The Vanguard rocket that the U.S. hoped to send up that morning was a modest, --pencil-like thing, but in what was already the American fashion, we switched on the TV cameras to let the world watch the show. A show is what they got. The rocket flew for a total of 2 sec.--and traveled 4 ft. (1.2 m)--before eating itself in a fiery explosion. The global hilarity was immediate, but U.S. officials--who had much to learn about the science of rocketry but clearly knew plenty about the art of spin--would have none of it. Asked to explain the cause of the explosion, a spokesman denied one had taken place. Asked what had occurred on the pad, he answered, "Rapid burning."
The event that occasioned this headlong dash onto a banana peel was the launch just two months earlier--and 50 years ago this October--of Russia's fabled Sputnik, the world's first satellite. The U.S. reacted to the event as any mature, technologically savvy nation would, which is to say we lost our marbles. The Russians had seized the high ground of space, we cried. It would be only a matter of time before they were gliding overhead, dropping bombs on us like overripe fruit from a highway overpass.
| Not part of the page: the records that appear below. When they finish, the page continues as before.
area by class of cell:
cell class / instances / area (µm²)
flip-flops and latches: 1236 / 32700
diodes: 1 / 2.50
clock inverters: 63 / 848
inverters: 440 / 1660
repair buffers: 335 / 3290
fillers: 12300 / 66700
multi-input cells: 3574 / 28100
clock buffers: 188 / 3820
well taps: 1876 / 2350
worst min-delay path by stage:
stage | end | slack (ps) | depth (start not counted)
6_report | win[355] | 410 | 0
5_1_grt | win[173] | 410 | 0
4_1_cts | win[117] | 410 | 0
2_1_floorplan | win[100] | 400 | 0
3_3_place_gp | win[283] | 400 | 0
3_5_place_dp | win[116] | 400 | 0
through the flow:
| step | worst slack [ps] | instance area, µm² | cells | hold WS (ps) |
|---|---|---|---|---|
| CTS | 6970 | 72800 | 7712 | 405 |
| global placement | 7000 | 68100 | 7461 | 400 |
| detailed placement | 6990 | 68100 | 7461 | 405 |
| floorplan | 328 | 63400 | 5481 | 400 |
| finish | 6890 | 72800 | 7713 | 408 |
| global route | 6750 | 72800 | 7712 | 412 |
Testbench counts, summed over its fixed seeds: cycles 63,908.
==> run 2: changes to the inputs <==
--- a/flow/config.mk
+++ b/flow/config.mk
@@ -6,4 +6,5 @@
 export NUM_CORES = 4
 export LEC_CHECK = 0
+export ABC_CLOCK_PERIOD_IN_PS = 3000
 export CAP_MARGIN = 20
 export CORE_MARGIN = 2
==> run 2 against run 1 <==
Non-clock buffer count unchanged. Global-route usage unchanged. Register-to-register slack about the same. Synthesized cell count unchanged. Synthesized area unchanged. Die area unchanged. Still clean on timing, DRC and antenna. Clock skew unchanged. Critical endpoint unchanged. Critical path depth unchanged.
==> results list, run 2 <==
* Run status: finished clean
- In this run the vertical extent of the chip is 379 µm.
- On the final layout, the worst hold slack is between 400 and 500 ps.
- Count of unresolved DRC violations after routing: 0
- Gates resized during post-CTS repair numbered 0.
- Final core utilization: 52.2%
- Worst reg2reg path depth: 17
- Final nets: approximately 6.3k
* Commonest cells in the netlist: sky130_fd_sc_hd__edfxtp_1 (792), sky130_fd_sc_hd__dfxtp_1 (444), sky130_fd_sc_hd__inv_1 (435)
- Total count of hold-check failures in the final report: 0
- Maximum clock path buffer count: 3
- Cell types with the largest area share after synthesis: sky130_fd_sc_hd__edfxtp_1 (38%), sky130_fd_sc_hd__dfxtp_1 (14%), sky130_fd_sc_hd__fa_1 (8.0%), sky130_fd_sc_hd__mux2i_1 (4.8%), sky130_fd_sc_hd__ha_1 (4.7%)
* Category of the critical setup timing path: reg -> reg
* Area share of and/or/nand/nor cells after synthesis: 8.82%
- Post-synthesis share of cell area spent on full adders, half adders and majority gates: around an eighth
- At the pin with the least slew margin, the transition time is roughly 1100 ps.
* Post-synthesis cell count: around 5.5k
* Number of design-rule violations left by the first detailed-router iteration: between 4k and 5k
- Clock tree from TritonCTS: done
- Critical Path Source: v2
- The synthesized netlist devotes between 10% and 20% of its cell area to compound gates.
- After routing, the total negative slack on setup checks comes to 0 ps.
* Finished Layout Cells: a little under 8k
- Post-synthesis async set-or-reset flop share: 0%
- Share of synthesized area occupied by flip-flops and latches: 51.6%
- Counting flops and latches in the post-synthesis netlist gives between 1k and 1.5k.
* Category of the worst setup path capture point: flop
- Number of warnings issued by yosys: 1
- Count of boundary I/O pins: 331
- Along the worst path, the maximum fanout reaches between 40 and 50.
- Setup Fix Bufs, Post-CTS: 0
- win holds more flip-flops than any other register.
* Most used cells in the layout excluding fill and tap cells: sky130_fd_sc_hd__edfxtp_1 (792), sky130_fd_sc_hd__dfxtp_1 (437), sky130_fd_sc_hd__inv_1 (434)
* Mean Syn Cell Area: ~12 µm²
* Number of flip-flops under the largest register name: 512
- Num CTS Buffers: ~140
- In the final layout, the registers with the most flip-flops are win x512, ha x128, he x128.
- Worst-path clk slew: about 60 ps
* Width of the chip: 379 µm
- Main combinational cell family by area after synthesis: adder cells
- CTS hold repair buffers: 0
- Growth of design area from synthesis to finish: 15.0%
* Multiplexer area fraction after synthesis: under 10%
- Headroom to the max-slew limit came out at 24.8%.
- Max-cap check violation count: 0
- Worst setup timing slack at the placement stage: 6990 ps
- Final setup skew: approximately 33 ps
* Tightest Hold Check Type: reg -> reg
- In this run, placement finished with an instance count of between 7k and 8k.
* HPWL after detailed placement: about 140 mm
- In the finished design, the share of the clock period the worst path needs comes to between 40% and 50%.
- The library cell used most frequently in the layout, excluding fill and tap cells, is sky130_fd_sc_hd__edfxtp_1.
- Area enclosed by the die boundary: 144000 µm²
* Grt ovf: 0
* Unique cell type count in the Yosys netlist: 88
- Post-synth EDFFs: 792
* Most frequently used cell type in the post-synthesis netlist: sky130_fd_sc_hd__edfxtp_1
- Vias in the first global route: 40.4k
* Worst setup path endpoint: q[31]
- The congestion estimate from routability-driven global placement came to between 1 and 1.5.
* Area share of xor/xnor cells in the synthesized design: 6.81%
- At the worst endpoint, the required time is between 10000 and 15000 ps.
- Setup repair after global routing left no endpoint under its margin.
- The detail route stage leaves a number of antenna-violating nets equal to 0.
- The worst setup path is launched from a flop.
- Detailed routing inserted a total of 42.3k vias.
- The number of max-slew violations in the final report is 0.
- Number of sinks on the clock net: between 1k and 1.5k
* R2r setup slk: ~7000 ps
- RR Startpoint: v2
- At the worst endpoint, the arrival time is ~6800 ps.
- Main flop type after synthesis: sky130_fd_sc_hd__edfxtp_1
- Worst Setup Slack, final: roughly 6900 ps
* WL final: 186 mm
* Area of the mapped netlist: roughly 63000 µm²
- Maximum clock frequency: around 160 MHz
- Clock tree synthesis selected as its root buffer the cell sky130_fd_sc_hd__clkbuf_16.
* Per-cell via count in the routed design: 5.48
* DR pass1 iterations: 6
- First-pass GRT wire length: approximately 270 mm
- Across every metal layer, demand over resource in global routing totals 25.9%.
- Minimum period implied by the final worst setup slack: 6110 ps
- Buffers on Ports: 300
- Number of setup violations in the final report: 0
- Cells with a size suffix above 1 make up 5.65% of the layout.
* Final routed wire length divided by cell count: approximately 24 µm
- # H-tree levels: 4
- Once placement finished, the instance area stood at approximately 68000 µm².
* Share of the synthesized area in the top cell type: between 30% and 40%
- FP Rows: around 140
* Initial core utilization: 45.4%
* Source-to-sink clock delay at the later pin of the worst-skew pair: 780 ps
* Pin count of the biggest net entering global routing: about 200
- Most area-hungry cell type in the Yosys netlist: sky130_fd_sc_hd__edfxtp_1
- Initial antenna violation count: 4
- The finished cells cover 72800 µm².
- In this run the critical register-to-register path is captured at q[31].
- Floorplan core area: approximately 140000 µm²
That risk turned out to be a wee overstated, and a half-century on, Americans are marking Sputnik's birthday as enthusiastically as the rest of the world--actually, a little more. What we have to celebrate, after all, is not just what the Soviets achieved but the way we reacted to it--at least after we got hold of ourselves. Moscow, we figured, was already scary enough, what with Eastern Europe under lockdown and a bristle of missiles protecting it. There was no reason to make the bad guys badder; instead, we ought to make ourselves smarter.
Within a month, President Dwight Eisenhower named MIT President James Killian his science adviser and told him to put the nation on the scientific equivalent of a war footing. The government stressed math and science in public schools, steered college students toward science degrees, created a National Aeronautics and Space Administration and pointed it generally spaceward. Spaceward is where the country went.
It's impossible to resist comparing the America of 1957 with the America of 2007-- and finding the modern version wanting. There was a clear-eyed quality to the U.S. commitment to space and a frank understanding of what it would take to get there. This wasn't an effort built on tax credits for willing industries or bipartisan earmarking. It wasn't a program financed by cooked books or off-budget accounting. Most important, it was sustained by appealing not to what scared us but rather to what elevated us. There's no need to invoke WMD when you've got MIT.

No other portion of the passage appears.